Twenty-two patients were included in this CyTOF study. Eighteen were NDMM patients from FMG-MM02 study who received 3 RVD cycles followed by ASCT. Len started 3 months after ASCT 10 mg/day in 21/28-day cycles until progression or toxicity. BM samples were collected to the Finnish Hematology Registry Clinical Biobank (FHRB Biobank) at several timepoints; from 18 patients at diagnosis, from 11 patients 1 st sample at good response during Len and 2 nd sample if this good response was maintained and from 5 patients at relapse during Len. The patients in the good response cohort (n=11) had progression-free survival (PFS) > 5 years. For comparison, we included 4 BM samples from the FHRB Biobank, taken at a good response after ASCT from MM patients without exposure to Len.

Results

With a median follow-up of 81 months (13-97) the median PFS was not reached in the good response (GR) cohort and was 18 months in the poor response (PR) cohort. The 1 st GR samples were collected after a median of 21 (6-46) months of Len. The 2 nd samples in GR cohort were collected after a median of 56 (45-67) months of Len. The PR samples were taken after a median of 6 (2-23) months of Len.
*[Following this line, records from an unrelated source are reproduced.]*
This design comes from an exercise in tuning for small area on the open sky130 flow, not from production work. Only simulation tests tie the RTL to the original design; equivalence was not proved. Power and IR drop assume default switching activity.

== the reference run ==
==> module inst_decoder, before the edit <==
module inst_decoder (
    input  logic [32-1:0]   inst_i,
    output logic                      legal_o,
    output logic                      special_o,    
    output logic                      a_zero_o,     
    output logic                      a_shamt_o,    
    output logic [32-1:0]     imm_o,        
    output logic                      shift_o,
    output logic [3:0]                f_o,          
    output logic [5-1:0]  dst_o
);
    logic [5:0] opcode;
    logic [5:0] funct;
    logic       lui;
    assign opcode    = inst_i[OPCODE_MSB:OPCODE_LSB];
    assign funct     = inst_i[FUNCT_MSB:FUNCT_LSB];
    assign special_o = (opcode == OP_SPECIAL);
    always_comb begin
        if (special_o) begin
            case (funct)
                6'h00, 6'h02, 6'h03, 6'h04, 6'h06, 6'h07,
                6'h21, 6'h23, 6'h24, 6'h25, 6'h26, 6'h27,
                6'h2a, 6'h2b: legal_o = 1'b1;
                default:      legal_o = 1'b0;
            endcase
        end else begin
            legal_o = (opcode[5:3] == 3'b001) && (opcode[2:0] != 3'b000);
        end
    end
    assign lui       = ~special_o & (opcode[2:0] == 3'b111);
    assign shift_o   = special_o & ~funct[5];
    assign a_shamt_o = shift_o & ~funct[2];
    assign a_zero_o  = a_shamt_o | lui;
    assign f_o       = special_o ? funct[3:0] : (lui ? F_ORI : opcode[3:0]);
    assign dst_o     = special_o ? inst_i[RD_MSB:RD_LSB] : inst_i[RT_MSB:RT_LSB];
    assign imm_o = lui ? {inst_i[IMM_MSB:IMM_LSB], 16'h0000}
                       : {{16{~opcode[2] & inst_i[IMM_MSB]}}, inst_i[IMM_MSB:IMM_LSB]};
endmodule
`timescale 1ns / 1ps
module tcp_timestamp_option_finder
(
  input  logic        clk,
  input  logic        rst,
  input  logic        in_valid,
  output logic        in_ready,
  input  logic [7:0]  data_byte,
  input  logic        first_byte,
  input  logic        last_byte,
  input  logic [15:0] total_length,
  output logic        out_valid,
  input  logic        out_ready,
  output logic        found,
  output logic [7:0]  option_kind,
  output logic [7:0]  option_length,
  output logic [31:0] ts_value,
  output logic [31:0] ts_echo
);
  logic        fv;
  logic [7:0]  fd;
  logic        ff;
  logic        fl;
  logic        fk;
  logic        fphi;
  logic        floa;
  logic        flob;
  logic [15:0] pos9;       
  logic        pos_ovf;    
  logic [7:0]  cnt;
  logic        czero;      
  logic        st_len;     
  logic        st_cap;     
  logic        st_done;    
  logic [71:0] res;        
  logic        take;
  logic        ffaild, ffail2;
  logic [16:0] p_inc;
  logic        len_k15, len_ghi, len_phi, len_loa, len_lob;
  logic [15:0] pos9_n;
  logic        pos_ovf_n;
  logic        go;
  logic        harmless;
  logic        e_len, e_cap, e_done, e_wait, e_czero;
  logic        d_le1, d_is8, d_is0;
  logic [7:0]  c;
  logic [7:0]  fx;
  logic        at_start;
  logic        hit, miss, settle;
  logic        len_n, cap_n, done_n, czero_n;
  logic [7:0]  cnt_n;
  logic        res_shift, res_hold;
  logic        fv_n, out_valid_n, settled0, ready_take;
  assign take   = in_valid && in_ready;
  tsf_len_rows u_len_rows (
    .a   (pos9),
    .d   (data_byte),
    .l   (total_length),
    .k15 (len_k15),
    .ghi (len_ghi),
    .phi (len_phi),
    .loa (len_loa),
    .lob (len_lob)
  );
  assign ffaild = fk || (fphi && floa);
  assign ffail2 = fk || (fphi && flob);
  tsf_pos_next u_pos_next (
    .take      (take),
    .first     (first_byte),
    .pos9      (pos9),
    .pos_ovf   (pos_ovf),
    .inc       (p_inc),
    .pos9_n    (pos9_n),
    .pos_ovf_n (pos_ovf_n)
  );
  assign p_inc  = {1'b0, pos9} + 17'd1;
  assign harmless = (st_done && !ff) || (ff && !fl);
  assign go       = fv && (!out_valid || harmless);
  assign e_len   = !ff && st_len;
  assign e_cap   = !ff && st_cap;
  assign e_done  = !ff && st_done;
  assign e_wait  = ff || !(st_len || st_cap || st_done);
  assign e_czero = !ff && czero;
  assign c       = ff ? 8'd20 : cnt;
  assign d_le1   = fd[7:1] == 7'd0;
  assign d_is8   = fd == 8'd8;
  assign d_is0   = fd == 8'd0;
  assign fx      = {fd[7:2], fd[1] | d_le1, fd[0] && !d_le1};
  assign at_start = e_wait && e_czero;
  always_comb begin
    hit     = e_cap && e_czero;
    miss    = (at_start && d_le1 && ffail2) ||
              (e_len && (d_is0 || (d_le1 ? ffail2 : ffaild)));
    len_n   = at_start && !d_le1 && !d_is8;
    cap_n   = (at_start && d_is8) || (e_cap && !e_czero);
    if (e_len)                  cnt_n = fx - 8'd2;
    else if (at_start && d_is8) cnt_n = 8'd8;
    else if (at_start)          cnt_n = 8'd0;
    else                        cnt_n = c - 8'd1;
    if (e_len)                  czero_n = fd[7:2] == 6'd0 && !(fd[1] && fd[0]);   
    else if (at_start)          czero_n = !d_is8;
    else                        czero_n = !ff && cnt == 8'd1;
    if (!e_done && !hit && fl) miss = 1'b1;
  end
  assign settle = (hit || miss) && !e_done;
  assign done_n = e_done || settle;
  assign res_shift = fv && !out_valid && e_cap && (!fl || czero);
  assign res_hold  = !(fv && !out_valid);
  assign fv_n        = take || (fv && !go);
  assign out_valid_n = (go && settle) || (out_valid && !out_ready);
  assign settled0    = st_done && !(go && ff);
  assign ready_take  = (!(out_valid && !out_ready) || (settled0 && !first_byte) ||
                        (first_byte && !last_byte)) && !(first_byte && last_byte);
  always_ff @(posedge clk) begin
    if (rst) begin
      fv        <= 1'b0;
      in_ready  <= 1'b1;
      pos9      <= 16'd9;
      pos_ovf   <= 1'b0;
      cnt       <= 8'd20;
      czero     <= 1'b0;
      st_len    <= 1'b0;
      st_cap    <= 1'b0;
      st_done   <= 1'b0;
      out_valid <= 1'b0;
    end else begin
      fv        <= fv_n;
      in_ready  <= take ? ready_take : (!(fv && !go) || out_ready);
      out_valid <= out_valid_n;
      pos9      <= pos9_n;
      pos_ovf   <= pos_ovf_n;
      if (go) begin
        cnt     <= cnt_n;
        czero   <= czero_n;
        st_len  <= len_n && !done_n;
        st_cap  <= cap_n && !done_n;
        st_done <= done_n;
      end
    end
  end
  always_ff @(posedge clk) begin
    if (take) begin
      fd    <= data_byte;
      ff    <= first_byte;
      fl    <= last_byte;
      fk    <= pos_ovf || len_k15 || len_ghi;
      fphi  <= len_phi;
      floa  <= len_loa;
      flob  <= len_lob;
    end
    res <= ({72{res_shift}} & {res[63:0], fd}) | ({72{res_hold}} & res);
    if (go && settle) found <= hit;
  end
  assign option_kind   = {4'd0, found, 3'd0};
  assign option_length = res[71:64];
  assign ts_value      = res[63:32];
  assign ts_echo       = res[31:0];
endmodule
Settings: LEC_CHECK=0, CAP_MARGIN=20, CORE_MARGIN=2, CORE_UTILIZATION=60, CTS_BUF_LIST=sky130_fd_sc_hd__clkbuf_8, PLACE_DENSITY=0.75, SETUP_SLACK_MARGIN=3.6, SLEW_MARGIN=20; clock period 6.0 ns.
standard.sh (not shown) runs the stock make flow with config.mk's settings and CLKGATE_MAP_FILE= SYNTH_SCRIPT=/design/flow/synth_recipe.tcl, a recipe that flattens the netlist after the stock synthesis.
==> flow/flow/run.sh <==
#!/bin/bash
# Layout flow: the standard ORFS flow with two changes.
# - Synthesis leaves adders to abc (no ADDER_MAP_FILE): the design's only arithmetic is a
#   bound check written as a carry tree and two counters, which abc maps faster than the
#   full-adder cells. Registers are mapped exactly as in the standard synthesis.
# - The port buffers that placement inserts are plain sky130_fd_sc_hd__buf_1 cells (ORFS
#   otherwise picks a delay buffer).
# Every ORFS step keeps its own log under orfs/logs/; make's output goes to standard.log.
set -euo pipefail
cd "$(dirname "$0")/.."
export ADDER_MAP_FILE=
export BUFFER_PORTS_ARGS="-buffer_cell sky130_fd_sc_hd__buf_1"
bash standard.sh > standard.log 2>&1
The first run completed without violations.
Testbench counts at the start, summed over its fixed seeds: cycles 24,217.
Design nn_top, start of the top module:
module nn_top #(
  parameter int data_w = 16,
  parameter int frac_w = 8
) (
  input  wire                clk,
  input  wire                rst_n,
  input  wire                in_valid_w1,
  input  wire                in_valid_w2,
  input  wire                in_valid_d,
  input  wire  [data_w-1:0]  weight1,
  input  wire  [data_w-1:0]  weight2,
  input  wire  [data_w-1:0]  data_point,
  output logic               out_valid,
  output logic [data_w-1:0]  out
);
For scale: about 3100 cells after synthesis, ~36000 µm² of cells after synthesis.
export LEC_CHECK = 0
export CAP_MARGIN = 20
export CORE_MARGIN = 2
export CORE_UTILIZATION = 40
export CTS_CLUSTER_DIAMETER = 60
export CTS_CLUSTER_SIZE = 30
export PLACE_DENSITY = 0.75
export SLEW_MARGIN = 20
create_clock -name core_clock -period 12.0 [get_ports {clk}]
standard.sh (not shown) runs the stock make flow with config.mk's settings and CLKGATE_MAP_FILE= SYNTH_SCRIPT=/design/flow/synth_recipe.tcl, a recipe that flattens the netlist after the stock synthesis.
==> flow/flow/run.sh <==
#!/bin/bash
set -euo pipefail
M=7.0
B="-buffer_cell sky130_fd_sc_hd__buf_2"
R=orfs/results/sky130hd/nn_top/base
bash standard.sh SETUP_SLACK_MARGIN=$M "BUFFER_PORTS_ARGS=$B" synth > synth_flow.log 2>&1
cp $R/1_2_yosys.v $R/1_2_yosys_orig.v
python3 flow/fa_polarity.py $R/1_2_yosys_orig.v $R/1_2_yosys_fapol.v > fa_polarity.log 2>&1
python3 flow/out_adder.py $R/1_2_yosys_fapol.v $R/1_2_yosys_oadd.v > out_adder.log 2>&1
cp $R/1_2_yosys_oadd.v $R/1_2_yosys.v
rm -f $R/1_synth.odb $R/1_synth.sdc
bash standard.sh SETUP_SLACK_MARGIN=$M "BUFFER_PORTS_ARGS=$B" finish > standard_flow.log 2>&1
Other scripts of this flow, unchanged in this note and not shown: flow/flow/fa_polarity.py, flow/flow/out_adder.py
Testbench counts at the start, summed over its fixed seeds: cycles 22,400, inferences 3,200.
This is an optimization exercise on Yosys and OpenROAD, whose aim is small area, a short achievable clock period and few clock cycles per item, not a production implementation.
Where RTL was checked, it was by simulation tests only, not by an equivalence proof against the original.
No functional check of the RTL was part of run 1.
No activity file was given, so power comes from the tool's default toggle rates.

==> flow/design.v (outline; a module is shown in full before it is edited, if it fits) <==
// module layer_top: 2009 lines
// module csa_fa: 10 lines
// module csa_ha: 9 lines
module layer_top (
   input  logic             clk,
   input  logic             reset,
   input  logic             s_valid,
   input  logic             m_ready,
   input  layer_pkg::data_t data_in,
   output logic             s_ready,
   output logic             m_valid,
   output layer_pkg::data_t data_out
);
  // ...
==> flow/run.sh <==
#!/bin/bash
# synth_recipe.tcl (not shown) runs the flow's synth.tcl, then flattens the netlist and writes it again
# the make line also repeats each setting of config.mk as NAME=value (left out here)
make -C /OpenROAD-flow-scripts/flow DESIGN_CONFIG=/design/flow/config.mk WORK_HOME=/design/flow/orfs CLKGATE_MAP_FILE= SYNTH_SCRIPT=/design/flow/synth_recipe.tcl finish
==> flow/config.mk <==
export PLATFORM = sky130hd
export DESIGN_NAME = layer_top
export DESIGN_NICKNAME = layer_top
export VERILOG_FILES = /design/flow/design.v
export SDC_FILE = /design/flow/constraint.sdc
export NUM_CORES = 4
export LEC_CHECK = 0
export CAP_MARGIN = 20
export CORE_MARGIN = 2
export CORE_UTILIZATION = 30
export SETUP_SLACK_MARGIN = 4.4
export SLEW_MARGIN = 20
export SYNTH_HIERARCHICAL = 1
export SYNTH_MINIMUM_KEEP_SIZE = 0
==> flow/constraint.sdc <==
create_clock -name core_clock -period 7.0 [get_ports {clk}]
set_input_delay 1.4000 -clock core_clock [delete_from_list [all_inputs] [get_ports {clk}]]
set_output_delay 1.4000 -clock core_clock [all_outputs]
set_load 0.01 [all_outputs]
Source: an optimization exercise on an open RTL-to-GDS flow (aim: small area and a short achievable clock period). Production flows keep margins and buffers that such runs may drop.
RTL that was checked went through simulation tests only; none was proved equivalent to the original.
Power is estimated from default activity; no workload was simulated.

// mem_instr_cargable
module mem_instr_cargable #(
    parameter int               NBITS     = 32,
    parameter int               CELDAS    = 64,
    parameter int               BYTE_BITS = 8,
    parameter logic [NBITS-1:0] HALT_WORD = NBITS'(HALT_WORD_DEF),
    localparam int              LCW       = $clog2(CELDAS + 1)
) (
    input  logic                 i_clk,
    input  logic                 i_reset_n,
    input  logic [NBITS-1:0]     i_PC,
    input  logic                 i_fetch_en,
    output logic [NBITS-1:0]     o_Instruction,
    output logic                 o_pc_err,
    input  logic                 i_load_start,
    input  logic                 i_load_valid,
    input  logic [BYTE_BITS-1:0] i_load_byte,
    output logic                 o_load_ready,
    output logic                 o_load_done,
    output logic [LCW-1:0]       o_load_count
);
For scale: ~3800 cells after synthesis, ~2100 flip-flops, about 0.075 sq mm of cells after synthesis.
Settings: LEC_CHECK=0, CAP_MARGIN=20, CORE_MARGIN=2, CORE_UTILIZATION=65, CTS_CLUSTER_DIAMETER=80, CTS_CLUSTER_SIZE=25, PLACE_DENSITY=0.72, SETUP_SLACK_MARGIN=2.3, SLEW_MARGIN=20, SYNTH_HIERARCHICAL=1; clock period 5.0 ns.
run.sh (not shown) runs the stock make flow with config.mk's settings and CLKGATE_MAP_FILE= SYNTH_SCRIPT=/design/flow/synth_recipe.tcl, a recipe that flattens the netlist after the stock synthesis.
The first run passed the timing, design-rule and antenna checks.
Edit:
--- a/flow/config.mk
+++ b/flow/config.mk
@@ -8,9 +8,6 @@
 export CAP_MARGIN = 20
 export CORE_MARGIN = 2
-export CORE_UTILIZATION = 65
-export CTS_CLUSTER_DIAMETER = 80
-export CTS_CLUSTER_SIZE = 25
-export PLACE_DENSITY = 0.72
-export SETUP_SLACK_MARGIN = 2.3
+export CORE_UTILIZATION = 55
+export SETUP_SLACK_MARGIN = 2.55
 export SLEW_MARGIN = 20
 export SYNTH_HIERARCHICAL = 1
Wire length rose by 10%.
Non-clock buffer count climbs by 82.
Combinational power came out higher by about 7%.
Via count grows by 2.3%.
Register-to-register slack gets better by 0.25 ns.
Design area climbs by 7.0%.
Utilization fell by 7.1 points.
Edit:
--- a/flow/config.mk
+++ b/flow/config.mk
@@ -9,4 +9,6 @@
 export CORE_MARGIN = 2
 export CORE_UTILIZATION = 55
+export CTS_CLUSTER_DIAMETER = 60
+export CTS_CLUSTER_SIZE = 16
 export SETUP_SLACK_MARGIN = 2.55
 export SLEW_MARGIN = 20
What happened:
- die area stays the same
- final area decreases by 2.3%
- combinational power stays flat
- register-to-register slack is about the same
CyTOF analysis revealed distinct good and poor responder's immune signatures at baseline level. GR, baseline group has shifted phenotype of T cells toward the CD8 T cells, expressing markers, attributed to the cytotoxicity (CD45RA, CD57), as well as having slightly higher abundance of CD8 TE and lower abundance of CD8 naïve T cells. Total T cells amounts were significantly higher in GR. Increased expression of CD56, CD57, and CD16 were also seen on NK cells in GR at the baseline, indicating both maturation and cytotoxic potential of NKs. In contrast, a significant decrease of CD56 and CD16 expression suggesting reduced cytotoxic potential and increase of CD57 were seen on NKs in PR, baseline indicating senescence status a phenotype associated with exhaustion.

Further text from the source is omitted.